Other cuts being considered include reducing mowing of 14 per cent of the city's passive turf areas, eliminating night security at Andy Livingstone Park, the reduction of flower and shrub beds in downtown parks by 10 per cent, eliminating the budget for community-based park board meetings, reducing community centre staff and introducing new fees for playing fields.

NPA commissioner Ian Robertson said introducing fees for playing fields will push the cost of some sports out of reach for low-income families.

"For some families, Little League is their last affordable sport," said Robertson. "This Vision Vancouver council needs to get its priorities straight and put families before renovations to the mayor's office, chicken coops and bike lanes. We need to protect core services."

Robertson said cuts to the park board's operating budget are four times higher under Vision Vancouver since 2009, at $5.3 million, compared to cuts of $1.2 million in the past eight years combined under COPE and the NPA.

Vision Vancouver park board chair Aaron Jasper said fees for sports fields will be minimal.

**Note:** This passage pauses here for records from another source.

[config.mk]
export PLATFORM = sky130hd
export DESIGN_NAME = sdicg_top
export DESIGN_NICKNAME = d
export VERILOG_FILES = /design/src/verilog/sdicg_pkg.sv /design/src/verilog/sdicg_lines_if.sv /design/src/verilog/sdicg_lines.sv /design/src/verilog/sdicg_top.sv
export VERILOG_INCLUDE_DIRS = /design/src /design/src/verilog
export SDC_FILE = /design/constraint.sdc
export NUM_CORES = 1
export LEC_CHECK = 0
export ABC_CLOCK_PERIOD_IN_PS = 7900
export BUFFER_PORTS_ARGS = -buffer_cell sky130_fd_sc_hd__buf_4
export CORE_UTILIZATION = 35
export DETAILED_ROUTE_END_ITERATION = 16
export PLACE_DENSITY = 0.61
export SYNTH_ARGS = -nofsm -noshare
export SYNTH_HDL_FRONTEND = slang
export SYNTH_SLANG_ARGS = --single-unit
[constraint.sdc]
create_clock -name clk -period 7.9 [get_ports clk]
set_input_delay 0.79 -clock clk [delete_from_list [all_inputs] [get_ports clk]]
set_output_delay 0.79 -clock clk [all_outputs]
set_load 0.1 [all_outputs]
[src/verilog/sdicg_consts.svh]
// Constants of the checkfield generator: line numbers, sample codes.
// Assumes a 50 MHz sample clock and upstream line/word timing.
//
// Summary of operation
// Pattern only inside active picture lines.
// Upper part of each field repeats chroma 192, luma 102.
// Lower part of each field repeats chroma 128, luma 68.
// Last equalizer line chosen inside permitted window.
// Switchover line identical every frame and field; the code reloads switch_sel at each frame start.
// Every other frame, first luma becomes 100.
// Chroma/luma ordering in pairs may be swapped.
// Swapped ordering makes polarity word 128.
// Equalizer pattern starts on first active line.
// PLL pattern runs to last active line.
// Switchover is a selectable window of lines.
// Equalizer codes are 0x300 and 0x198.
// Words run Cb, Y, Cr, Y; 3840 words.
`ifndef SDICG_CONSTS_SVH
`define SDICG_CONSTS_SVH
// ============================================================
// Sample codes
`define SDICG_EQ_C 10'h300
`define SDICG_EQ_Y 10'h198
`define SDICG_PLL_C 10'h200
`define SDICG_PLL_Y 10'h110
`define SDICG_POL_Y 10'h190
`define SDICG_POL_SWAP 10'h200
`define SDICG_BLANK 10'h000
// ============================================================
// Line timing
`define SDICG_WORDS 12'hF00
`define SDICG_LEG_F1 11'h029
`define SDICG_LEG_E1 11'h127
`define SDICG_LEG_L1 11'h22D
`define SDICG_LEG_F2 11'h25B
`define SDICG_LEG_E2 11'h35A
`define SDICG_LEG_L2 11'h460
`define SDICG_LEG_SPAN 3'h7
`define SDICG_625_F1 11'h02D
`define SDICG_625_E1 11'h149
`define SDICG_625_L1 11'h26C
`define SDICG_625_F2 11'h29E
`define SDICG_625_E2 11'h3BA
`define SDICG_625_L2 11'h4DD
`define SDICG_625_SPAN 3'h6
`define SDICG_CIFI_F1 11'h015
`define SDICG_CIFI_E1 11'h11F
`define SDICG_CIFI_L1 11'h230
`define SDICG_CIFI_F2 11'h248
`define SDICG_CIFI_E2 11'h352
`define SDICG_CIFI_L2 11'h463
`define SDICG_CIFI_SPAN 3'h6
`define SDICG_CIFP_F1 11'h02A
`define SDICG_CIFP_E1 11'h242
`define SDICG_CIFP_L1 11'h461
`define SDICG_CIFP_SPAN 3'h7
`endif

[src/verilog/sdicg_pkg.sv]
// Types shared by the checkfield generator modules.
// Assumes nothing beyond the constants header.
package sdicg_pkg;
   typedef enum logic [1:0] {
      SDICG_LEG = 2'h0,
      SDICG_625 = 2'h1,
      SDICG_CIFI = 2'h2,
      SDICG_CIFP = 2'h3
   } sdicg_sys_e;
   typedef enum logic [1:0] {
      RG_BLANK = 2'h0,
      RG_EQ = 2'h1,
      RG_PLL = 2'h3
   } sdicg_region_e;
   typedef logic [10:0] sdicg_line_t;
endpackage

[src/verilog/sdicg_lines_if.sv]
// Line classification carried between generator and line lookup.
// Assumes one clock domain; purely combinational signals.
`timescale 1ns/100ps
interface sdicg_lines_if;
   import sdicg_pkg::*;
   sdicg_sys_e sys;
   logic [2:0] sel;
   sdicg_line_t line;
   logic active;
   logic eq;
   logic first_line;
   modport gen (output sys, sel, line, input active, eq, first_line);
   modport lookup (input sys, sel, line, output active, eq, first_line);
endinterface

[src/verilog/sdicg_lines.sv]
// Line lookup: active picture bounds and switchover line per system.
// Assumes line numbers counted from 1 as on the link.
`timescale 1ns/100ps
`include "sdicg_consts.svh"
module sdicg_lines
   import sdicg_pkg::*;
(
   sdicg_lines_if.lookup lk
);
   sdicg_line_t f1, e1, l1, f2, e2, l2, sw1, sw2;
   logic [2:0] span, off;
   logic two;
   always_comb begin
      two = 1'b1;
      f2 = '0;
      e2 = '0;
      l2 = '0;
      case (lk.sys)
         SDICG_LEG: begin
            f1 = `SDICG_LEG_F1; e1 = `SDICG_LEG_E1; l1 = `SDICG_LEG_L1;
            f2 = `SDICG_LEG_F2; e2 = `SDICG_LEG_E2; l2 = `SDICG_LEG_L2;
            span = `SDICG_LEG_SPAN;
         end
         SDICG_625: begin
            f1 = `SDICG_625_F1; e1 = `SDICG_625_E1; l1 = `SDICG_625_L1;
            f2 = `SDICG_625_F2; e2 = `SDICG_625_E2; l2 = `SDICG_625_L2;
            span = `SDICG_625_SPAN;
         end
         SDICG_CIFI: begin
            f1 = `SDICG_CIFI_F1; e1 = `SDICG_CIFI_E1; l1 = `SDICG_CIFI_L1;
            f2 = `SDICG_CIFI_F2; e2 = `SDICG_CIFI_E2; l2 = `SDICG_CIFI_L2;
            span = `SDICG_CIFI_SPAN;
         end
         default: begin
            f1 = `SDICG_CIFP_F1; e1 = `SDICG_CIFP_E1; l1 = `SDICG_CIFP_L1;
            span = `SDICG_CIFP_SPAN;
            two = 1'b0;
         end
      endcase
      // Clamp the chosen offset into the permitted window
      off = (lk.sel > span) ? span : lk.sel;
      sw1 = e1 + sdicg_line_t'(off);
      sw2 = e2 + sdicg_line_t'(off);
   end
   logic in1, in2;
   assign in1 = (lk.line >= f1) && (lk.line <= l1);
   assign in2 = two && (lk.line >= f2) && (lk.line <= l2);
   assign lk.active = in1 || in2;
   assign lk.eq = (in1 && (lk.line <= sw1)) || (in2 && (lk.line <= sw2));
   assign lk.first_line = (lk.line == f1);
endmodule

[src/verilog/sdicg_top.sv]
// Checkfield generator: fills the active picture with the equalizer
// and PLL stress patterns and inserts the polarity control word.
// Assumes upstream timing gives line number and word index; the
// serializer and scrambler sit downstream.
`timescale 1ns/100ps
`include "sdicg_consts.svh"
module sdicg_top
   import sdicg_pkg::*;
(
   input wire logic clk,
   input wire logic rst_n,
   input wire logic [1:0] sys_sel,
   input wire logic swap_order,
   input wire logic [2:0] switch_sel,
   input wire logic [10:0] line_num,
   input wire logic [11:0] word_num,
   input wire logic word_valid,
   output logic [9:0] data_q,
   output logic valid_q,
   output logic eq_q,
   output logic pol_q,
   output logic frame_odd_q
);
   // ============================================================
   // Configuration, held for a whole frame
   sdicg_sys_e sys_q;
   logic swap_q;
   logic [2:0] sel_q;
   logic frame_start;
   sdicg_lines_if lk ();
   sdicg_lines u_lines (
      .lk(lk)
   );
   assign lk.sys = sys_q;
   assign lk.sel = sel_q;
   assign lk.line = line_num;
   assign frame_start = word_valid && lk.first_line && (word_num == 12'h000);

   always_ff @(posedge clk) begin
      if (!rst_n) begin
         sys_q <= SDICG_LEG;
         swap_q <= 1'b0;
         sel_q <= 3'h0;
      end else if (frame_start) begin
         // Switchover only moves on a frame boundary
         sys_q <= sdicg_sys_e'(sys_sel);
         swap_q <= swap_order;
         sel_q <= switch_sel;
      end
   end

   // ============================================================
   // Frame parity for the polarity control word
   always_ff @(posedge clk) begin
      if (!rst_n) begin
         frame_odd_q <= 1'b0;
      end else if (frame_start) begin
         frame_odd_q <= ~frame_odd_q;
      end
   end

   // ============================================================
   // Word selection
   sdicg_region_e region;
   logic in_word, is_luma, pol_hit;
   logic [9:0] c_val, y_val, data_d;
   assign in_word = word_valid && lk.active && (word_num < `SDICG_WORDS);
   assign region = !in_word ? RG_BLANK : (lk.eq ? RG_EQ : RG_PLL);
   assign is_luma = word_num[0];
   assign pol_hit = in_word && lk.first_line && frame_odd_q &&
      (word_num == 12'h001);

   always_comb begin
      c_val = `SDICG_BLANK;
      y_val = `SDICG_BLANK;
      data_d = `SDICG_BLANK;
      case (region)
         RG_EQ: begin
            c_val = `SDICG_EQ_C;
            y_val = `SDICG_EQ_Y;
         end
         RG_PLL: begin
            c_val = `SDICG_PLL_C;
            y_val = `SDICG_PLL_Y;
         end
         default: begin
            c_val = `SDICG_BLANK;
            y_val = `SDICG_BLANK;
         end
      endcase
      if (region != RG_BLANK) begin
         // Swapped order puts the luma value in chroma slots
         data_d = (is_luma ^ swap_q) ? y_val : c_val;
      end
      if (pol_hit) begin
         data_d = swap_q ? `SDICG_POL_SWAP : `SDICG_POL_Y;
      end
   end

   // ============================================================
   // Output registers
   always_ff @(posedge clk) begin
      if (!rst_n) begin
         data_q <= `SDICG_BLANK;
         valid_q <= 1'b0;
         eq_q <= 1'b0;
         pol_q <= 1'b0;
      end else begin
         data_q <= data_d;
         valid_q <= in_word;
         eq_q <= (region == RG_EQ);
         pol_q <= pol_hit;
      end
   end

   // ============================================================
   // Checks
   property p_confine;
      @(posedge clk) disable iff (!rst_n)
      !lk.active |=> !valid_q && (data_q == `SDICG_BLANK);
   endproperty
   a_confine: assert property (p_confine)
      else $error("pattern outside active picture");

   property p_eq_words;
      @(posedge clk) disable iff (!rst_n)
      in_word && lk.eq && !swap_q && !pol_hit |=>
         data_q == ($past(word_num[0]) ? 10'h198 : 10'h300);
   endproperty
   a_eq_words: assert property (p_eq_words)
      else $error("equalizer word wrong");

   property p_pll_words;
      @(posedge clk) disable iff (!rst_n)
      in_word && !lk.eq && !swap_q |=>
         data_q == ($past(word_num[0]) ? 10'h110 : 10'h200);
   endproperty
   a_pll_words: assert property (p_pll_words)
      else $error("PLL word wrong");

   property p_window;
      @(posedge clk) disable iff (!rst_n)
      sys_q == SDICG_LEG |->
         ((line_num == 11'h127) -> lk.eq) && ((line_num == 11'h12F) -> !lk.eq) &&
         ((line_num == 11'h35A) -> lk.eq) && ((line_num == 11'h362) -> !lk.eq);
   endproperty
   a_window: assert property (p_window)
      else $error("switchover outside window");

   property p_stable_cfg;
      @(posedge clk) disable iff (!rst_n)
      !frame_start |=> $stable(sel_q) && $stable(sys_q);
   endproperty
   a_stable_cfg: assert property (p_stable_cfg)
      else $error("switchover moved mid frame");

   property p_pol;
      @(posedge clk) disable iff (!rst_n)
      in_word && lk.first_line && word_num == 12'h001 && !swap_q |=>
         data_q == (frame_odd_q ? 10'h190 : 10'h198);
   endproperty
   a_pol: assert property (p_pol)
      else $error("polarity word wrong");

   property p_swap;
      @(posedge clk) disable iff (!rst_n)
      in_word && lk.eq && swap_q && !word_num[0] |=> data_q == 10'h198;
   endproperty
   a_swap: assert property (p_swap)
      else $error("swapped order wrong");

   property p_pol_swap;
      @(posedge clk) disable iff (!rst_n)
      pol_hit && swap_q |=> data_q == 10'h200 && pol_q;
   endproperty
   a_pol_swap: assert property (p_pol_swap)
      else $error("swapped polarity word wrong");

   property p_first;
      @(posedge clk) disable iff (!rst_n)
      sys_q == SDICG_LEG |->
         ((line_num == 11'h029) -> (lk.active && lk.eq)) &&
         ((line_num == 11'h028) -> !lk.active) &&
         ((line_num == 11'h25B) -> lk.eq);
   endproperty
   a_first: assert property (p_first)
      else $error("equalizer start line wrong");

   property p_last;
      @(posedge clk) disable iff (!rst_n)
      sys_q == SDICG_LEG |->
         ((line_num == 11'h22D) -> (lk.active && !lk.eq)) &&
         ((line_num == 11'h460) -> (lk.active && !lk.eq)) &&
         ((line_num == 11'h461) -> !lk.active);
   endproperty
   a_last: assert property (p_last)
      else $error("PLL end line wrong");

   property p_last_prog;
      @(posedge clk) disable iff (!rst_n)
      sys_q == SDICG_CIFP |->
         ((line_num == 11'h461) -> (lk.active && !lk.eq)) &&
         ((line_num == 11'h462) -> !lk.active);
   endproperty
   a_last_prog: assert property (p_last_prog)
      else $error("progressive end line wrong");

   property p_sel_effect;
      @(posedge clk) disable iff (!rst_n)
      sys_q == SDICG_625 && line_num == 11'h149 + 11'(sel_q) && sel_q <= 3'h6 |->
         lk.eq;
   endproperty
   a_sel_effect: assert property (p_sel_effect)
      else $error("chosen switchover line ignored");

   property p_luma_code;
      @(posedge clk) disable iff (!rst_n)
      in_word && lk.eq && word_num[0] && !swap_q && !pol_hit |=>
         data_q == 10'h198 && valid_q && eq_q;
   endproperty
   a_luma_code: assert property (p_luma_code)
      else $error("equalizer luma code wrong");

   property p_word_count;
      @(posedge clk) disable iff (!rst_n)
      word_valid && word_num >= 12'hF00 |=> !valid_q;
   endproperty
   a_word_count: assert property (p_word_count)
      else $error("word beyond active line");
endmodule

==> metrics.txt <==
width of the die between 80 and 90 um; Worst-Skew Late Latency ~0.25 ns; switching part of the total 36.1%; outcome completed; top cells by area in the synthesized netlist sky130_fd_sc_hd__ha_1 (34%), sky130_fd_sc_hd__dfxtp_1 (14%), sky130_fd_sc_hd__a21oi_1 (4.2%); initial core utilization 36.3%; layout cell share with drive strength beyond 1 17.6%; internal reg-to-reg setup slack 3.52 ns; number of antenna violations at the first check in global routing 0; worst hold path type flip-flop to flip-flop; ratio of final minimum period to clock period 55.4%; VDD IR max between 50 and 60 uV; estimated wirelength of the detail-placed design ~4700 um; port buffer count 40; type of origin of the critical path flip-flop; number of rows in the core area 28; Vias/cell 5.26; Die H 80.4 um; final cell count without fillers 376; max-cap check violation count 0; # hold bufs at CTS 0; Clock Tree Root sky130_fd_sc_hd__clkbuf_8; average cell area after synthesis 8.27 sq um; headroom to the max-slew limit 49.0%; final number of setup-violating endpoints 0; setup repair after global routing missed its margin false; cell taking the most area after synthesis sky130_fd_sc_hd__ha_1; upper clock frequency limit 228 MHz; number of cells produced by synthesis 260; worst path arrival time roughly 4.5 ns; Switching Power between 0.00008 and 0.00009 W; core box area 5920 sq um; clock buffer count from CTS 3; top_reg_cell synth sky130_fd_sc_hd__dfxtp_1; proportion of netlist area held by the largest area contributor 33.7%; Worst Skew 0.00241 ns; total overflow reported by the global router 0; Synth Cell Area 2150 sq um; share of synthesized registers carrying an async set or reset 0%; iteration-0 DRC count of the detailed router just over 90; critical register-to-register path startpoint lk.sys[0]; total global-route track usage 18.1%; H-tree depth 1; number of distinct library cells after synthesis 49; Clk pwr share 28.4%; post-layout minimum cycle time 4.38 ns; wire length of the first global-routing pass 9040 um; count of yosys warnings during synthesis 0; data required time at the worst endpoint 8.06 ns; CTS tree done; launching element of the worst setup path lk.sys[0]; io pins 46; commonest cells in the synthesized netlist sky130_fd_sc_hd__ha_1 (58), sky130_fd_sc_hd__nor2_1 (22), sky130_fd_sc_hd__inv_1 (21); maximum clock path buffer count 2; number of max-slew violations in the final report 0; final RePlAce weighted congestion 0.902; Synth Register Bits 15; remaining antenna violation count 0; Clock Sink Count 15; number of gates given a new drive strength after cts 0; wire per inst 14.9 um; hold violation count in the final report 0; sequential power share between 30% and 40%; setup total negative slack 0 ns; share of power burned in combinational logic 36.6%; Crit Path Class flip-flop to flip-flop; number of global-route vias before repair roughly 1900; ANT cells 0; total length of routed wires 5600 um; length in cells of the worst reg-to-reg path 19; DRC violations left 0; Nets ~390; category of the worst setup path capture point flip-flop; first drt pass iteration count 4; worst slew pin tran 0.763 ns; setup bufs post-CTS 0; signed area change from the synthesized netlist to the final layout 19.1%; most used standard cell by instance count after synthesis sky130_fd_sc_hd__ha_1; cell-internal power around 0.00014 W; placed insts between 300 and 400; pin count of the biggest net entering global routing 9; overall die area 6460 sq um; areal power density over the cells 86.6 nW/um^2; worst reg2reg endpoint data_q[8]; clock-pin slew on the worst setup and hold paths 0.06 ns; static leakage power 1.18 nW; number of synthesized flops with an enable pin 0; number of cells traversed by the worst hold path 2; via count of the routed design 1979; sequential share of the synthesized area 14.0%; Critical path destination data_q[8]; Critical Path Fanout Max 8
-- layout make-up --
type	count	area, sq um
Clock buffer	4	45.0
Fill cell	615	3360
Inverter	21	78.8
Multi-Input combinational cell	220	1740
Sequential cell	15	300
Tap cell	75	93.8
Timing Repair Buffer	41	308
-- flip-flops by register name (all words and copies together), names as in the netlist --
| signal | cells |
|---|---|
| valid_q | 1 |
| frame_odd_q | 1 |
| swap_q | 1 |
| eq_q | 1 |
| lk.sel | 3 |
| data_q | 5 |
| pol_q | 1 |
| lk.sys | 2 |
-- worst max-delay path, stage by stage, from the launching register on --
cell	delay (ns)
sky130_fd_sc_hd__dfxtp_1	0.46
sky130_fd_sc_hd__inv_1	0.16
sky130_fd_sc_hd__ha_1	0.38
sky130_fd_sc_hd__inv_1	0.17
sky130_fd_sc_hd__ha_1	0.26
sky130_fd_sc_hd__nor3_1	0.23
sky130_fd_sc_hd__a21oi_1	0.13
sky130_fd_sc_hd__ha_1	0.24
sky130_fd_sc_hd__fa_1	0.43
sky130_fd_sc_hd__a21oi_1	0.16
sky130_fd_sc_hd__nor2_1	0.07
sky130_fd_sc_hd__xnor2_1	0.13
sky130_fd_sc_hd__ha_1	0.29
sky130_fd_sc_hd__a211oi_1	0.21
sky130_fd_sc_hd__nor2_1	0.07
sky130_fd_sc_hd__nor3_1	0.12
sky130_fd_sc_hd__nor2_1	0.07
sky130_fd_sc_hd__nor3_1	0.26
sky130_fd_sc_hd__nor2_1	0.15
sky130_fd_sc_hd__a221oi_1	0.28
-- layout by cell type (no fill, tap or decap), drive strengths merged, types with 2 or more instances in the layout --
| cell | count |
|---|---|
| nor4 | 3 |
| nand3b | 2 |
| a211oi | 4 |
| nor2 | 22 |
| o21ai | 12 |
| or4b | 2 |
| mux2i | 6 |
| conb | 5 |
| or4 | 2 |
| buf | 41 |
| nor4b | 4 |
| xor2 | 3 |
| xnor2 | 5 |
| inv | 21 |
| nand4 | 10 |
| ha | 58 |
| a21oi | 18 |
| nand3 | 2 |
| dfxtp | 15 |
| and3 | 2 |
| nand2 | 18 |
| a21o | 4 |
| nor2b | 12 |
| clkbuf | 4 |
| nor3 | 9 |
-- power by group through the flow --
stage | combinational, W | sequential [W] | clock [W]
after global routing | 0.0000881 | 0.0000778 | 0.0000664
after CTS | 0.0000811 | 0.0000777 | 0.0000635
after global placement | 0.0000805 | 0.0000794 | 0
after floorplan | 0.0000417 | 0.0000908 | 0
final | 0.0000812 | 0.0000777 | 0.0000631
after detailed placement | 0.0000808 | 0.0000793 | 0
-- metrics by stage --
stage	power (W)	util [%]	worst slack [ns]	hold slack, ns	instance area (sq um)
after global placement	0.000160	42.5	3.65	0.522	2520
final	0.000222	43.3	3.52	0.547	2560
after floorplan	0.000133	-	3.93	0.496	2170
after CTS	0.000222	43.3	3.49	0.542	2560
after detailed placement	0.000160	42.5	3.50	0.530	2520
after global routing	0.000232	43.3	3.04	0.580	2560
-- metal layers --
| layer | vias to the layer above | track usage (%) | routed length [um] | share of wire (%) |
|---|---|---|---|---|
| met2 | 45 | 32.9 | 2790 | 50 |
| met5 | - | 0 | 0 | 0 |
| met1 | 914 | 22.8 | 2560 | 46 |
| met4 | 0 | 2.50 | 43 | 0.77 |
| met3 | 6 | 2.39 | 210 | 3.7 |
| li1 | 1014 | - | - | - |
-- worst min-delay path by stage --
| stage | startpoint | endpoint | slack [ns] |
|---|---|---|---|
| 2_1_floorplan | swap_q | data_q[9] | 0.50 |
| 3_3_place_gp | swap_q | data_q[8] | 0.52 |
| 3_5_place_dp | swap_q | data_q[9] | 0.53 |
| 4_1_cts | swap_q | data_q[9] | 0.54 |
| 5_1_grt | swap_q | data_q[8] | 0.58 |
| 6_report | swap_q | data_q[9] | 0.55 |
-- cells by family after synthesis --
family | count (synthesis) | synth area share [%]
buffers and inverters | 29 | 5.99
flip-flops | 15 | 14.0
multiplexers | 7 | 3.32
AND/OR/NAND/NOR | 94 | 24.9
AO/OA/AOI/OAI | 47 | 13.7
adder cells (fa/ha/maj) | 59 | 34.7
XOR/XNOR | 8 | 3.26
other | 1 | 0.174
Power figures use the tool's default switching activity.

He noted many other municipalities in Metro Vancouver charge a fee to use their fields.

As for washrooms, Jasper said if the $300,000 doesn't come from closures and reductions in cleaning, it could mean cuts to even more essential services.

"I'm not happy we might have to close washrooms, but there are no good choices left," said Jasper. "What we're facing is a series of bad choices."

Vision Vancouver commissioners Jasper, Sarah Blyth, Constance Barnes and Raj Hundal are asking the Vision Vancouver-dominated council to reconsider the proposed budget shortfall.

"That $1 million target could seriously impair our ability to provide core services," said Jasper.

At Monday night's park board meeting, the board voted to defer a decision on its 2011 operating budget until Dec. 13. A special council meeting on the city's 2011 operating budget for all departments takes place at 7:30 p.m. tomorrow, Dec. 2, at city hall.